No component is ever exactly what's printed on the side!

 

[davenn]

There is also a parasitic Capacitance (Parallel) that appears across the terminals. This will resonate with the nominal inductance and its effective inductance can be greater than nominal (approaching infinity at resonance). Thereafter, the component becomes capacitative. We're talking in terms of many tens of MHz or more (depending on the actual design of the Resistor.

yup

Us ham radio guys would often used 50 Ohm wire wound resistors as higher power dummy loads and would have to use some parallel capacitance to negate the inductive effects so that the transmitter would see a load that looked "more' resistive than inductive.
This works great for the HF - VHF bands 1 - 150MHz. At 430 - 440MHz it became a little more touchy and we would often look for better
ways.Dave

 

[pierce15]

Alright... So if we put an AC voltage across the circuit, it can be analyzed using an impedance of $i\omega L + R$, where L is the well known inductance of a coil?

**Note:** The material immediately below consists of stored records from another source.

This design comes from an exercise in tuning for small area, a short achievable clock period and few clock cycles per item on the open sky130 flow, not from production work. Only simulation tests tie the RTL to the original design; equivalence was not proved. No activity file was given, so power comes from the tool's default toggle rates.

==> build 16 <==
Design key_slot_map_lru_evict, start of the top module:
module key_slot_map_lru_evict (
    input  wire         i_clk,
    input  wire         i_rst_n,
    input  wire         i_s_tvalid,
    output logic        o_s_tready,
    input  wire  [63:0] i_s_tdata,    
    input  wire  [0:0]  i_s_tuser,    
    output logic        o_m_tvalid,
    input  wire         i_m_tready,
    output logic [71:0] o_m_tdata,    
    output logic [1:0]  o_m_tuser,    
    input  wire         i_cfg_valid,
    output logic        o_cfg_ready,
    input  wire  [4:0]  i_cfg_data    
);
    localparam int N = 16;
    logic [63:0] r_tkey [N];
    logic [N-1:0] r_le [N];    
    logic [N-1:0] r_cur;
    logic [N-1:0] r_u;           
    logic [4:0]   r_used;
    logic [4:0]   r_open;
    logic         r_fresh;       
    logic [31:0]  r_row;
    logic [3:0]   r_last_slot;
    logic [N-1:0] r_victim;      
    logic         r_bv;
    logic [63:0]  r_key;         
    logic         r_key_v;
    logic         r_cnt;
    logic [N-1:0] r_match_lo;    
    logic [N-1:0] r_match_hi;    
    logic         r_eq_lo;
    logic         r_eq_hi;
    logic [3:0]   r_o_slot;
    logic [63:0]  r_o_key;
    logic         r_o_new;
    logic         r_o_ev;
    logic         r_eq;          
    logic         out_free;
  ...
Settings: LEC_CHECK=0, CAP_MARGIN=25, CORE_MARGIN=2, CORE_UTILIZATION=65, CTS_BUF_LIST=sky130_fd_sc_hd__clkbuf_16, CTS_CLUSTER_DIAMETER=80, CTS_CLUSTER_SIZE=30, SETUP_SLACK_MARGIN=4.3, SLEW_MARGIN=25; clock period 8.0 ns.
standard.sh (not shown) runs the stock make flow with config.mk's settings and CLKGATE_MAP_FILE= SYNTH_SCRIPT=/design/flow/synth_recipe.tcl, a recipe that flattens the netlist after the stock synthesis.
==> flow/flow/run.sh <==
#!/bin/bash
set -euo pipefail
bash standard.sh "BUFFER_PORTS_ARGS=-buffer_cell sky130_fd_sc_hd__buf_4" finish > standard_flow.log 2>&1
==> trial 97: changes against build 16 <==
--- a/flow/design.v
+++ b/flow/design.v
@@ -35,12 +35,13 @@
     logic [4:0]   r_used;
     logic [4:0]   r_open;
     logic         r_fresh;       
     logic [31:0]  r_row;
     logic [3:0]   r_last_slot;
     logic [N-1:0] r_victim;      
+    logic [3:0]   r_vidx;        
     logic         r_bv;
     logic [63:0]  r_key;         
     logic         r_key_v;
     logic         r_cnt;
     logic [N-1:0] r_match_lo;    
     logic [N-1:0] r_match_hi;    
@@ -59,13 +60,13 @@
     logic         accept;
     assign o_cfg_ready = i_rst_n;
     assign out_free    = !o_m_tvalid || i_m_tready;
     assign resolve     = r_bv && out_free;
     assign o_s_tready  = i_rst_n && (r_free || i_m_tready);
     assign accept      = i_s_tvalid && o_s_tready;
-    assign o_m_tdata = {4'b0000, r_o_key, r_o_slot};
+    assign o_m_tdata = {4'b0000, r_o_key & {64{r_o_ev}}, r_o_slot};
     assign o_m_tuser = {r_o_ev, r_o_new};
     logic [N-1:0] ksel;          
     logic [N-1:0] a_match_lo;
     logic [N-1:0] a_match_hi;
     always_comb begin
         for (int i = 0; i < N; i++) begin
@@ -110,26 +111,32 @@
     assign victim = r_victim;
     always_comb begin
         for (int i = 0; i < N; i++) begin
             sec[i] = r_u[i] & !r_victim[i];
             for (int j = 0; j < N; j++) begin
                 if (j < i) sec[i] = sec[i] & (!r_le[j][i] | r_victim[j]);
-                if (j > i) sec[i] = sec[i] & (!r_u[j] | r_victim[j] | r_le[i][j]);
+                if (j > i) sec[i] = sec[i] & (r_victim[j] | r_le[i][j]);
             end
         end
     end
     always_comb begin
         v_low[0] = 1'b0;
         for (int i = 1; i < N; i++) v_low[i] = v_low[i-1] | r_victim[i-1];
     end
     assign v_first = !(|sec) || (|(sec & v_low & r_cur));
     assign v_after = v_first ? r_victim : sec;
     assign v_empty = !r_u[0];
-    always_comb begin
-        victim_slot = '0;
-        for (int i = 0; i < N; i++) if (victim[i]) victim_slot = victim_slot | 4'(i);
+    logic [N-1:0] vdec;
+    logic [3:0]   v_after_slot;
+    assign victim_slot = r_vidx;
+    always_comb begin
+        for (int i = 0; i < N; i++) vdec[i] = (r_vidx == 4'(i));
+    end
+    always_comb begin
+        v_after_slot = '0;
+        for (int i = 0; i < N; i++) if (v_after[i]) v_after_slot = v_after_slot | 4'(i);
     end
     always_comb begin
         for (int i = 0; i < N; i++) new_oh[i] = !r_u[i] && ((i == 0) || r_u[(i == 0) ? 0 : i - 1]);
     end
     logic [4:0] open_next;
     logic [4:0] lim_next;
@@ -147,30 +154,30 @@
     always_comb begin
         if (r_eq)       f_slot = r_last_slot;
         else if (hit)   f_slot = hit_slot;
         else if (fresh) f_slot = r_used[3:0];
         else            f_slot = victim_slot;
     end
-    assign ksel = !miss ? '0 : (fresh ? new_oh : victim);
+    assign ksel = !miss ? '0 : (fresh ? new_oh : vdec);
     assign wsel = r_eq ? '0 : (hit ? hv : ksel);
     always_comb begin
         ev_key = '0;
         for (int i = 0; i < N; i++) if (victim[i]) ev_key = ev_key | r_tkey[i];
-        if (!(miss && !fresh)) ev_key = '0;
     end
     assign inc = r_cnt && (r_row != '1);
     assign bv_next = accept || (r_bv && !resolve);
     assign ov_next = resolve || (o_m_tvalid && !i_m_tready);
     always_ff @(posedge i_clk) begin
         if (!i_rst_n) begin
             r_open     <= 5'd16;
             r_fresh    <= 1'b1;
             r_used     <= '0;
             r_u        <= '0;
             r_last_slot <= '0;
             r_victim    <= '0;
+            r_vidx      <= '0;
             r_row      <= '0;
             r_bv       <= 1'b0;
             r_free     <= 1'b1;
             r_key_v    <= 1'b0;
             o_m_tvalid <= 1'b0;
         end else begin
@@ -178,16 +185,19 @@
             r_fresh <= fresh_next;
             if (accept) r_key_v <= 1'b1;
             r_bv       <= bv_next;
             o_m_tvalid <= ov_next;
             r_free     <= !(bv_next && ov_next);
             if (resolve) begin
-                if (v_empty)
+                if (v_empty) begin
                     r_victim <= wsel;
-                else if (|(wsel & r_victim))
+                    r_vidx   <= f_slot;
+                end else if (|(wsel & r_victim)) begin
                     r_victim <= v_after;
+                    r_vidx   <= v_after_slot;
+                end
                 r_last_slot <= f_slot;
                 if (miss && fresh) begin
                     r_used <= r_used + 5'd1;
                     r_u    <= r_u | new_oh;
                 end
                 if (inc) r_row <= r_row + 32'd1;
@@ -201,13 +211,13 @@
             r_o_new  <= miss;
             r_o_ev   <= miss && !fresh;
             for (int i = 0; i < N; i++) begin
                 if (ksel[i]) r_tkey[i] <= r_key;
                 for (int j = 0; j < N; j++) begin
                     if (j > i) begin
-                        if (wsel[i])      r_le[i][j] <= r_cur[j];
+                        if (wsel[i])      r_le[i][j] <= r_cur[j] | !r_u[j];
                         else if (wsel[j]) r_le[i][j] <= 1'b1;
                     end
                 end
             end
             r_cur <= inc ? '0 : (r_cur | wsel);
         end
Settings changed: CTS_CLUSTER_SIZE 30 to 24, SETUP_SLACK_MARGIN 4.3 to 4.5.
==> comparison table <==
item	build 16	trial 97
Count of clock buffers in the final design	60	73
Worst IR Drop VDD	222 uV	268 uV
CTS H-tree lvls	2	3
Register area	41,600 sq um	41,700 sq um
Flop-to-flop setup slack	4.17 ns	4.42 ns
Clk network pwr share	29.1%	30.0%
Routing usage on met1	67.3%	71.0%
Detailed-router iteration count before antenna repair	7	9
Initial DRC Count	12,100	12,800
Met2 WL post-DR	111 mm	114 mm
Cell depth of the worst setup path	7	6
Placement Cell Area	69,000 sq um	69,000 sq um
Post-synthesis adder-cell area fraction	0.188%	0.188%
Non-clock buffer count in the final layout	271	308
PnR Total Power	13.3 mW	14.2 mW
Switching Share	25.8%	26.8%
Number of standard cells in the layout, taps in and fillers out	6,378	6,435
CTS sink count	1,411	1,415
Final cycle utilization of the critical path	47.9%	46.1%
Standby leakage power	22.5 nW	22.8 nW
CP Data Arrival Time	4.26 ns	4.25 ns
Critical setup path kind	reg -> reg	in -> reg
Combined global-route utilization of all metal layers	51.5%	54.2%
Result of the run	timing/DRC/antenna clean	timing/DRC/antenna clean
Proportion of power drawn by combinational gates	9.2%	11.8%
Die Outline Area	105,000 sq um	105,000 sq um
Share of cell area taken by muxes after synthesis	0.527%	0.186%
Testbench counts of build 16, summed over its fixed seeds: cycles 3,216, items 3,200.
Testbench counts of trial 97, summed over its fixed seeds: cycles 3,216, items 3,200.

Also, how would you find what the theoretical capacitance of this setup would be?

 

[sophiecentaur]

Also, how would you find what the theoretical capacitance of this setup would be?

OMG! That would be pretty hard and would involve knowing the exact dimensions of the device, thickness of wire and pitch of helix, how it's actually mounted in the circuit (and operating frequency, of course). Best way to find it would be to by measuring the resonant frequency - a network analyser would give you a 'squeak' of the device in circuit and you would get a wiggle on the impedance response around the resonant frequency. In the old days, Marconi used to sell an instrument (can't remember the name but some PF member is sure to know) which could find the resonance and give you a direct reading of component values, as I recall. Very useful and practical for the RF Engineer before they invented the modern alternatives.